*Directions*. A verbatim reproduction of the lines below, from the line containing "hold endpoints to repair,147,0" through the line containing "total: 3130 / 0.00378 / 1050", both ends included, is the whole required output.

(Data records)
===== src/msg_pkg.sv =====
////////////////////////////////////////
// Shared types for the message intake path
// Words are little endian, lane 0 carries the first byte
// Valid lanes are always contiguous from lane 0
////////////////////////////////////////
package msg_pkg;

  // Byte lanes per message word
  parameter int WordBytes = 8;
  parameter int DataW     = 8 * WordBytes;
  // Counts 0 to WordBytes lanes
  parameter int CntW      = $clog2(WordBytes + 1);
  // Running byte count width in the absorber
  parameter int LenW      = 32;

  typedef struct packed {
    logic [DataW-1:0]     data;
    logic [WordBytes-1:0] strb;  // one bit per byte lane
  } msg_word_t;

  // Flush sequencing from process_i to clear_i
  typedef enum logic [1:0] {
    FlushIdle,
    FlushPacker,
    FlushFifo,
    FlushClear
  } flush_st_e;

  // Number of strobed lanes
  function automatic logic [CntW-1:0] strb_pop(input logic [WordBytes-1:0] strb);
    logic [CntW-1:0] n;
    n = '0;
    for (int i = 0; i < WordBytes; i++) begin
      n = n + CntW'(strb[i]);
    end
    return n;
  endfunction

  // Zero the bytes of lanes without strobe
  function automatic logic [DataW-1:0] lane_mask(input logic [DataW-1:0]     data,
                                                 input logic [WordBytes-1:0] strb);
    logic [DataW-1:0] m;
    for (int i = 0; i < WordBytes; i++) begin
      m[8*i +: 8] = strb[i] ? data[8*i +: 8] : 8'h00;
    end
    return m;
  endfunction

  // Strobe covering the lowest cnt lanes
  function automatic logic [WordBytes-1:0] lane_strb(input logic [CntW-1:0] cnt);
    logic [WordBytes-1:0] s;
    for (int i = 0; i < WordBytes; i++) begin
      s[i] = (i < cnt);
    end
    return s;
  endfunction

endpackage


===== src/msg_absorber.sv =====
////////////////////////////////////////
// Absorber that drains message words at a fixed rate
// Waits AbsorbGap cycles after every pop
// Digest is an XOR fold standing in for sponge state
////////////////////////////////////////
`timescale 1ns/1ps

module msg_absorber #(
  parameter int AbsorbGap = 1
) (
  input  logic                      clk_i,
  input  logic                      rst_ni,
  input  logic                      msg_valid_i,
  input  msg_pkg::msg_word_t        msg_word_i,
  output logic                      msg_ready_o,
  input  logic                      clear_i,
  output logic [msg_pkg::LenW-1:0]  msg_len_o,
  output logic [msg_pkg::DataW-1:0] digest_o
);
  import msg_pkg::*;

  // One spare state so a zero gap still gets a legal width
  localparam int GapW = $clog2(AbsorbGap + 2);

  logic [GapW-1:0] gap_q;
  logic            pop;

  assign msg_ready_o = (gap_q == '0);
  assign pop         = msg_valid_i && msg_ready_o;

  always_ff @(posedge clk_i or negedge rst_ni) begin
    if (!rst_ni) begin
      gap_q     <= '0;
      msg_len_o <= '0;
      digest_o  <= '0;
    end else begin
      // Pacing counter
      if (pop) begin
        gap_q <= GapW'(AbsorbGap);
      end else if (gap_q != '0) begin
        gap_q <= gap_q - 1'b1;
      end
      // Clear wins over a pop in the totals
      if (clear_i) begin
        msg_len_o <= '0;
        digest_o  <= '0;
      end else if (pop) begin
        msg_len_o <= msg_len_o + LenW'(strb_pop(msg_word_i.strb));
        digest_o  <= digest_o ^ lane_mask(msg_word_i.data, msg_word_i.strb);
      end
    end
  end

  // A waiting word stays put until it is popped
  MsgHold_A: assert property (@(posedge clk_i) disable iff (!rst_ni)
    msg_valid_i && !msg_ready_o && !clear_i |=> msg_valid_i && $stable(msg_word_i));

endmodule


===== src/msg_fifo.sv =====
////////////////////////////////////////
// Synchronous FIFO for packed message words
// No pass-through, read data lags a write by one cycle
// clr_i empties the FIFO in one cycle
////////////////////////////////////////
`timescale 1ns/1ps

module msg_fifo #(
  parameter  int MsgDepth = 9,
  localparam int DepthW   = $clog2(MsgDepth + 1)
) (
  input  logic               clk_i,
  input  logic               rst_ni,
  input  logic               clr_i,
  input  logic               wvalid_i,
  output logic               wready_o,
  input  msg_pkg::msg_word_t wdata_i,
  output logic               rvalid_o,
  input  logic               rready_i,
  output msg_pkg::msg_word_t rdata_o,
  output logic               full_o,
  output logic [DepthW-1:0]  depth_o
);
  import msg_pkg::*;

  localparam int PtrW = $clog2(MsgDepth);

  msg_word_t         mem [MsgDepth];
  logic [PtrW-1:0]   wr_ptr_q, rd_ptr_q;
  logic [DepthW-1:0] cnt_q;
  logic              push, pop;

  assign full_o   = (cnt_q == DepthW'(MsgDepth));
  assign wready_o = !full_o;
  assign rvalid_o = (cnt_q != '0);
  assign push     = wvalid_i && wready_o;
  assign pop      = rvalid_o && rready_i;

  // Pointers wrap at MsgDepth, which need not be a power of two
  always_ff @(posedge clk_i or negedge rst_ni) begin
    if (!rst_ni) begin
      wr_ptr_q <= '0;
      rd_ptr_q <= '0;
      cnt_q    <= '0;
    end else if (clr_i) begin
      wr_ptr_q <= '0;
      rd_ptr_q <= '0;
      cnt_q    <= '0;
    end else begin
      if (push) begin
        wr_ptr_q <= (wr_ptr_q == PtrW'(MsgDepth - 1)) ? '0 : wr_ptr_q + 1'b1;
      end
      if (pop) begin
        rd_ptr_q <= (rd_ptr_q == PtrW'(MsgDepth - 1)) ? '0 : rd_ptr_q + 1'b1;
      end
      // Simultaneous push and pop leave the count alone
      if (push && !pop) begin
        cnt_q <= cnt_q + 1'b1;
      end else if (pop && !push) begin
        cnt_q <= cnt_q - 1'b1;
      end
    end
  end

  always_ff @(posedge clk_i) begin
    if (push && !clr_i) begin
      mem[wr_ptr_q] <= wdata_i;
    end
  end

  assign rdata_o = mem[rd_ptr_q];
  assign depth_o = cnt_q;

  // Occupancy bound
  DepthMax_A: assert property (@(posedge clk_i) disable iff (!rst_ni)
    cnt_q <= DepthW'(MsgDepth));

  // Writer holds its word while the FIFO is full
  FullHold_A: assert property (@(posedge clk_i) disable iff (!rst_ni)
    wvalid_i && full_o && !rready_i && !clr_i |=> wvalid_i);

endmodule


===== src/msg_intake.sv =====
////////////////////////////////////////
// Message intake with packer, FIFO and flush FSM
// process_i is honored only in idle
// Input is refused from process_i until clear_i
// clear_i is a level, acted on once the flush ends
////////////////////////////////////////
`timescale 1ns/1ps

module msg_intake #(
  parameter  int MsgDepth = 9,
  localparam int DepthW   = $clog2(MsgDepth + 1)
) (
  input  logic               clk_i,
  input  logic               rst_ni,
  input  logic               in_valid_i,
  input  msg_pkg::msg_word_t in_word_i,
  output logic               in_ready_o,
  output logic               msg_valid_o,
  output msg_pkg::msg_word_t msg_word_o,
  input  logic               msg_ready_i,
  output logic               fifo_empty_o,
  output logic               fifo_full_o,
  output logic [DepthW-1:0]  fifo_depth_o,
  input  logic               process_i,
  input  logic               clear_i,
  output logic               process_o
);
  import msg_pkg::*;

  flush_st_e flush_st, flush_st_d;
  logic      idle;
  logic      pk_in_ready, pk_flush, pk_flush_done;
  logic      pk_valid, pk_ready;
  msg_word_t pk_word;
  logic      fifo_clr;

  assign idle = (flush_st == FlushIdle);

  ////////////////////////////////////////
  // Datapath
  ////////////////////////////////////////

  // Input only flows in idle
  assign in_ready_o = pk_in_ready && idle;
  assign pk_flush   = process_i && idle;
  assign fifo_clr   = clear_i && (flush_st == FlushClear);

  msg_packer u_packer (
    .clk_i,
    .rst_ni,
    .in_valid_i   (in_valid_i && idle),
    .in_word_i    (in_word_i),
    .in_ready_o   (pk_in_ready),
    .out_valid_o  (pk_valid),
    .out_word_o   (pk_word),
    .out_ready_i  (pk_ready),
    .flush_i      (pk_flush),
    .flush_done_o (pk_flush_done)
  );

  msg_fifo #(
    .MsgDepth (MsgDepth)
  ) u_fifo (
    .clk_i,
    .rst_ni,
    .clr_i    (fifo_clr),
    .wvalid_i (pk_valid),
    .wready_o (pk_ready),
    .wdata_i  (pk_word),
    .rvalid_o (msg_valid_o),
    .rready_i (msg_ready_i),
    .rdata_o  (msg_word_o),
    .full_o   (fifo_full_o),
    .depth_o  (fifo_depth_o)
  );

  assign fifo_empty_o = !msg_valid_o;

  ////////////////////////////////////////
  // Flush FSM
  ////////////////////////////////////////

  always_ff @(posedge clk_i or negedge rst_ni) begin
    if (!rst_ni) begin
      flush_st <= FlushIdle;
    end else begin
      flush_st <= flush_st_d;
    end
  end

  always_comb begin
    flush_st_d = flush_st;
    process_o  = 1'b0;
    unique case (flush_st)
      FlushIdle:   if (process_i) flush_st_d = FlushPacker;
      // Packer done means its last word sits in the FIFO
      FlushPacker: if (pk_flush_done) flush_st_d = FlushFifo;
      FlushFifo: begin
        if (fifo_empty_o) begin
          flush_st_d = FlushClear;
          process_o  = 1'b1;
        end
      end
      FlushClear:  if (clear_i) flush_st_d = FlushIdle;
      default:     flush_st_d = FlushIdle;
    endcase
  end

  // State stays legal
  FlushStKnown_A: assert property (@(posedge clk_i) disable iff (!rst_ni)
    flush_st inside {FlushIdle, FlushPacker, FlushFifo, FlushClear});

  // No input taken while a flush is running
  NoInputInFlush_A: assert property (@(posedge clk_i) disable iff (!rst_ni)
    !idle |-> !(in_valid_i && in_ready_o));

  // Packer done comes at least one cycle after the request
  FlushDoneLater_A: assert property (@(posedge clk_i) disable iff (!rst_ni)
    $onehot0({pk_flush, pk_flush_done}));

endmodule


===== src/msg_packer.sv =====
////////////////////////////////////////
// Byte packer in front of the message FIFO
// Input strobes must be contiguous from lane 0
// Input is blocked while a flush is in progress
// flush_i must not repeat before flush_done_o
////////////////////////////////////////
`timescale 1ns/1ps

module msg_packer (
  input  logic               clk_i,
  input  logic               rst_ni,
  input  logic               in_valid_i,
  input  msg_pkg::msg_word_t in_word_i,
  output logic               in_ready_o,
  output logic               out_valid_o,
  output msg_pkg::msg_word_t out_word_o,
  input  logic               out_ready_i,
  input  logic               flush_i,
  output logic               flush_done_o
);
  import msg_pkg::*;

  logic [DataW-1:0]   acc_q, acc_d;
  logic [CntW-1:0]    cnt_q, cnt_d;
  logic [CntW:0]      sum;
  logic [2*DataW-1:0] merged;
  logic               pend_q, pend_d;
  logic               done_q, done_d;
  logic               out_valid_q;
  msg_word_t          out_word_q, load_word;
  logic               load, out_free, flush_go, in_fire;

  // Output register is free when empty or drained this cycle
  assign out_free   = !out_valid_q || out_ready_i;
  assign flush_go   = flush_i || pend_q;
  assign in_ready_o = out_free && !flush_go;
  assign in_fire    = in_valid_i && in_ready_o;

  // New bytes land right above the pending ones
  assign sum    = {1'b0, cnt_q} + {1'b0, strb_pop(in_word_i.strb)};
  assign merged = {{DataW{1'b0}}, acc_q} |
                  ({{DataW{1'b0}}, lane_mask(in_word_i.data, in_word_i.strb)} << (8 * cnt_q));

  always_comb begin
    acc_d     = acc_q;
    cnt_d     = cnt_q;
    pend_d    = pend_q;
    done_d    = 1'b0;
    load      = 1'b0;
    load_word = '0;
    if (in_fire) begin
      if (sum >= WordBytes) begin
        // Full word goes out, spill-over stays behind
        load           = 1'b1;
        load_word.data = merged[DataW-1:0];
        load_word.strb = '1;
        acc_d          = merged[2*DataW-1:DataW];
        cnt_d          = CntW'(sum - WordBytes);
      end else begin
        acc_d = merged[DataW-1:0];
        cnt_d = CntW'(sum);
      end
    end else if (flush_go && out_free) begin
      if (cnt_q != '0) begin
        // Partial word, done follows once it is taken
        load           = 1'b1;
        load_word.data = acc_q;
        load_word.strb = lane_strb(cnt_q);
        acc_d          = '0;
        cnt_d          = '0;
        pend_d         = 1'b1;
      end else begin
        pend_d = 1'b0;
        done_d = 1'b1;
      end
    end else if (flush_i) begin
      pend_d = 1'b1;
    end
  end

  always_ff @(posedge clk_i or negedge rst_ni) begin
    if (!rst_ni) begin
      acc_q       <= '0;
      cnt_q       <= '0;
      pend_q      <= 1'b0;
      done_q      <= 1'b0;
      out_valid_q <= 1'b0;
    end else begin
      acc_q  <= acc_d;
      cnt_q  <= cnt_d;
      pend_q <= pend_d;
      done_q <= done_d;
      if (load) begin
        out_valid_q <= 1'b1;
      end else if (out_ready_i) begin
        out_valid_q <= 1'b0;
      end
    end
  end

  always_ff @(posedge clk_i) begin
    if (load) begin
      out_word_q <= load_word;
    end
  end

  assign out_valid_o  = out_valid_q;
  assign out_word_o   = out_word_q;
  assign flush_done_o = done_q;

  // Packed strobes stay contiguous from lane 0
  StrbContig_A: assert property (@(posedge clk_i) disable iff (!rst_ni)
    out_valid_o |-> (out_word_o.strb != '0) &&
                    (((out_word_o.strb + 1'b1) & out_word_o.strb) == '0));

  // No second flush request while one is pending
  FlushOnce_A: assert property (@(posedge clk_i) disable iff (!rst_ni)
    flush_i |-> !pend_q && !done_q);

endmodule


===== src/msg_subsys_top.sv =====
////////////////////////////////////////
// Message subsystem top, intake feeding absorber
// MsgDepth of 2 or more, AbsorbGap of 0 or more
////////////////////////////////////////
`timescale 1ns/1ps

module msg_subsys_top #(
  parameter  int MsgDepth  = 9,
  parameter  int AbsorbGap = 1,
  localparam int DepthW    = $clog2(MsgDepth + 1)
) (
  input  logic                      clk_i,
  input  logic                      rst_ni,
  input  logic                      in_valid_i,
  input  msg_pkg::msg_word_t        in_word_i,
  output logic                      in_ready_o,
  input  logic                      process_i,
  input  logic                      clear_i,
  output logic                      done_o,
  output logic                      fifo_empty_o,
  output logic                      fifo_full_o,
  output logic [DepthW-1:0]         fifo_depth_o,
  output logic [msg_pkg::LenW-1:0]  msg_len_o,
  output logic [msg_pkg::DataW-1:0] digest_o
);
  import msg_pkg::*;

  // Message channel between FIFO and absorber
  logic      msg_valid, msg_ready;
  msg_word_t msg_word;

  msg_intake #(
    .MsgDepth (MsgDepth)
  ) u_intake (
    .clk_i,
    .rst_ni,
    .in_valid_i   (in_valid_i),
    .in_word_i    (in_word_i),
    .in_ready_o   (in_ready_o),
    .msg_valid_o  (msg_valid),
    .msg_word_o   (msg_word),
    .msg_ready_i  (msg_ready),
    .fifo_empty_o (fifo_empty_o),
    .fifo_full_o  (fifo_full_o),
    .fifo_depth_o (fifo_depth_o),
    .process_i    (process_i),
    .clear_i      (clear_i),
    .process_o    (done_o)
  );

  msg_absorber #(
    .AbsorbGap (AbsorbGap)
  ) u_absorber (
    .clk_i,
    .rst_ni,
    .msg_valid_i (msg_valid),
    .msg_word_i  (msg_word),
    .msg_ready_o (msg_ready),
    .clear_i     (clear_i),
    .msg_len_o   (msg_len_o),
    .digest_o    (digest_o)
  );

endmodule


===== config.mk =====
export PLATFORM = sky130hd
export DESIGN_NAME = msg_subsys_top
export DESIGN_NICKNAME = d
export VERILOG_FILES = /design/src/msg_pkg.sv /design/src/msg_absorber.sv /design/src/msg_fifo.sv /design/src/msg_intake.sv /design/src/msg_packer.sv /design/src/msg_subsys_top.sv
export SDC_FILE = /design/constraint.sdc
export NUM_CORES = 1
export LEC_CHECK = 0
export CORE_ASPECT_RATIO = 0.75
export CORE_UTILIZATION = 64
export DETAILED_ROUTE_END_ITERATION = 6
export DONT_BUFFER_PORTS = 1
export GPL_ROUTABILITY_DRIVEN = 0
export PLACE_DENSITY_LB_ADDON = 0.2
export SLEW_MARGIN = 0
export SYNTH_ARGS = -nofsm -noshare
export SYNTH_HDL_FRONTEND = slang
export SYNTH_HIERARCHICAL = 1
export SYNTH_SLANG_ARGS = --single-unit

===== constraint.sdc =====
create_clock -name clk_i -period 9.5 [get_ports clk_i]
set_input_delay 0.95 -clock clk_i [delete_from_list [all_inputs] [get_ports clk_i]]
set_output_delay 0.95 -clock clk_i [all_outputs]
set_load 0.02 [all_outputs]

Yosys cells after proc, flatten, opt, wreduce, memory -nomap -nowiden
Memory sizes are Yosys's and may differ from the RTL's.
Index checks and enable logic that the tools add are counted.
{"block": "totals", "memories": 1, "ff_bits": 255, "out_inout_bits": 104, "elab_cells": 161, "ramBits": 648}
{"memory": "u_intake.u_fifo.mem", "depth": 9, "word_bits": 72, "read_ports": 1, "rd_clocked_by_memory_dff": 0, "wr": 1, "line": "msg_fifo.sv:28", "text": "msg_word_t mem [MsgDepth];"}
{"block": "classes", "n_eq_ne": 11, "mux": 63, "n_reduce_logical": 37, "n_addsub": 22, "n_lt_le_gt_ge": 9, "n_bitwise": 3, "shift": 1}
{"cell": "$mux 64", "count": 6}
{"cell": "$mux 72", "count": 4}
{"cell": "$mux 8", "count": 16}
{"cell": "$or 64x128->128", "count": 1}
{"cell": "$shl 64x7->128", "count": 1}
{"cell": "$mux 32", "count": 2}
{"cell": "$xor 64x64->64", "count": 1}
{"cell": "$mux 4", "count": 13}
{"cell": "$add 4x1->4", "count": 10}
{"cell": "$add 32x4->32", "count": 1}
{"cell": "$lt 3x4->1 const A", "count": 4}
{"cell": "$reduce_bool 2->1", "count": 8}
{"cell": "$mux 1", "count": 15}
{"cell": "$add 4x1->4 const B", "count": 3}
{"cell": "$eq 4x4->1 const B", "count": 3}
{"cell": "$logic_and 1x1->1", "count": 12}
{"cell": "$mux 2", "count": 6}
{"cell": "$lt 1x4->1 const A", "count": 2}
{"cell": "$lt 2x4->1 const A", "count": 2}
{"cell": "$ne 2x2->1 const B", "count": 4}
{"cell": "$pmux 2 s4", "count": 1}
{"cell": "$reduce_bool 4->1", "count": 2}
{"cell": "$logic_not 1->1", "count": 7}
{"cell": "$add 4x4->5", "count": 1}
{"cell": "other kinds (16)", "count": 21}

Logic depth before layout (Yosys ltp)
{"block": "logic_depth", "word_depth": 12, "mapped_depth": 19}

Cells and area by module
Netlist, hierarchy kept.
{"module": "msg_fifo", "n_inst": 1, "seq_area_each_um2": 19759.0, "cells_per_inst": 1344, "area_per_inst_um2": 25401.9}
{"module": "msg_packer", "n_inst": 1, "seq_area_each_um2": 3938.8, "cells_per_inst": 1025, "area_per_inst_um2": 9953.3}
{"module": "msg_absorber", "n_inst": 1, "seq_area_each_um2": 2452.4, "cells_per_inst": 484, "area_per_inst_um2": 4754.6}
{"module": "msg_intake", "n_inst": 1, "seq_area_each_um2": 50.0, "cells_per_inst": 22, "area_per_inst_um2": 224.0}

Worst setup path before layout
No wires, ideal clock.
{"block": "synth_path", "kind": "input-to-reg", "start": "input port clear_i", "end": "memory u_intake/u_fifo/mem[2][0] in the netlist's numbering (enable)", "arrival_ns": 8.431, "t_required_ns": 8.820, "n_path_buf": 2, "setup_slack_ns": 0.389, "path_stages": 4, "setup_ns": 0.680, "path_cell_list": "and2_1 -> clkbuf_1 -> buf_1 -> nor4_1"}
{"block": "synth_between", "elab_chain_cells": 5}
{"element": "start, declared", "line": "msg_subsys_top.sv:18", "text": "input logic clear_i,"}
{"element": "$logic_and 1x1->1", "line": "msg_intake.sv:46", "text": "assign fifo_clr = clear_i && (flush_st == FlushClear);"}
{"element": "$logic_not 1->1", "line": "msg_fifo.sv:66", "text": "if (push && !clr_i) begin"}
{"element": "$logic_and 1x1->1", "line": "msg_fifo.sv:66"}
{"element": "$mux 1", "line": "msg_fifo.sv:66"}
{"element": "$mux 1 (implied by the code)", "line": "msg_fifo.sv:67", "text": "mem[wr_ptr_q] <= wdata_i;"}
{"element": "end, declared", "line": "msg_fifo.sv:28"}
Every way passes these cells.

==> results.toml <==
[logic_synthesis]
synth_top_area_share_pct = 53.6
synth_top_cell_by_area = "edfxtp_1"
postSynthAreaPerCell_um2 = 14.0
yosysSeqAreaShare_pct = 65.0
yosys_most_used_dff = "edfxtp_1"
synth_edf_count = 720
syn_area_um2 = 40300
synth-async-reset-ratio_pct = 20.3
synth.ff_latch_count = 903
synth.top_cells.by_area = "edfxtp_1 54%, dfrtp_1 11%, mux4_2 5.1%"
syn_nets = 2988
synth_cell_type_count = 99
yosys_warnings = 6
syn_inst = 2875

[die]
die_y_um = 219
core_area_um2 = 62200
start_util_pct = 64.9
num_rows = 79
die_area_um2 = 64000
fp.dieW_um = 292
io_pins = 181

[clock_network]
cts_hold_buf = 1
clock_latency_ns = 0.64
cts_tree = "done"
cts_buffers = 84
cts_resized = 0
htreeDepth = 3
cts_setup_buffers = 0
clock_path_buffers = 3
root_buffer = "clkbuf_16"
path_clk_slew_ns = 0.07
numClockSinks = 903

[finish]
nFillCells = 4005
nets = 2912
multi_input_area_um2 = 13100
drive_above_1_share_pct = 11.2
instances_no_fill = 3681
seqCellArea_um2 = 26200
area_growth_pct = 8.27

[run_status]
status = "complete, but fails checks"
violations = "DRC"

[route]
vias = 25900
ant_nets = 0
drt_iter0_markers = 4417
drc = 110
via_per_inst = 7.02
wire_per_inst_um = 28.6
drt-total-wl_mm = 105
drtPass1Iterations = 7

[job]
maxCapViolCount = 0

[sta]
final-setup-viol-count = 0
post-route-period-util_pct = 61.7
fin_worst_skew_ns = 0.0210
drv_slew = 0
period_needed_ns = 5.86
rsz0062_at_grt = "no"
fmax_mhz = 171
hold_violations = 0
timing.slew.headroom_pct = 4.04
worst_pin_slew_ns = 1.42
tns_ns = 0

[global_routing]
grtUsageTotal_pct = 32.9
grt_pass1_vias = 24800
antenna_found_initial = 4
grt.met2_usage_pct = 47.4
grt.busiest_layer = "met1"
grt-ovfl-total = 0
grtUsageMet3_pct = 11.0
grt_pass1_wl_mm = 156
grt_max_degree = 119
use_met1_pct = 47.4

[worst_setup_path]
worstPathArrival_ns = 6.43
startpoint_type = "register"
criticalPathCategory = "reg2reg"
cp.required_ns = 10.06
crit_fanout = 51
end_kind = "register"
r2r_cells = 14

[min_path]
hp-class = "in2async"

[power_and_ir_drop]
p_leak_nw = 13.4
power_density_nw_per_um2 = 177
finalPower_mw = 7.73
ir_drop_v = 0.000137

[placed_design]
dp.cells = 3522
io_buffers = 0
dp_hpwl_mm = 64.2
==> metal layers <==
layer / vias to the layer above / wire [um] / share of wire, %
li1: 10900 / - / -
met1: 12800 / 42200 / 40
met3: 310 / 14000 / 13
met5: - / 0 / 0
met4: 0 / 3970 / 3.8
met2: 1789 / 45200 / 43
* * *
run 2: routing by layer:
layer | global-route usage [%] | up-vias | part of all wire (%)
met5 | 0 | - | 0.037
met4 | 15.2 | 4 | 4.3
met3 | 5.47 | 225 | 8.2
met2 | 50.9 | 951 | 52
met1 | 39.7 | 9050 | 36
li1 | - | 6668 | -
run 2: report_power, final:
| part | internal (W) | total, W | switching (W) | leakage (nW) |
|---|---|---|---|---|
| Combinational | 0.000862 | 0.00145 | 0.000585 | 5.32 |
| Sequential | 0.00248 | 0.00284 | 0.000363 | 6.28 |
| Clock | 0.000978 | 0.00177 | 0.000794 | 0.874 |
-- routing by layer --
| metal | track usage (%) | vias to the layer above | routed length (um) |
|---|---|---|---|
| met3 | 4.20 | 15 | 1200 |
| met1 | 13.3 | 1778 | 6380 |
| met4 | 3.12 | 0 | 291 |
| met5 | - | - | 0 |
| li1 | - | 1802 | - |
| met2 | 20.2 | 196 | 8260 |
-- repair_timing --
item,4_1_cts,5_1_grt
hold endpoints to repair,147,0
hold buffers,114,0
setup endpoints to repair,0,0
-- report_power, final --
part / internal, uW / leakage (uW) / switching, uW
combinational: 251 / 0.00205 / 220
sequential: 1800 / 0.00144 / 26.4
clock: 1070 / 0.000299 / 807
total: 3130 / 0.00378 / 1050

*Completed task*.
hold endpoints to repair,147,0
hold buffers,114,0
setup endpoints to repair,0,0
-- report_power, final --
part / internal, uW / leakage (uW) / switching, uW
combinational: 251 / 0.00205 / 220
sequential: 1800 / 0.00144 / 26.4
clock: 1070 / 0.000299 / 807
total: 3130 / 0.00378 / 1050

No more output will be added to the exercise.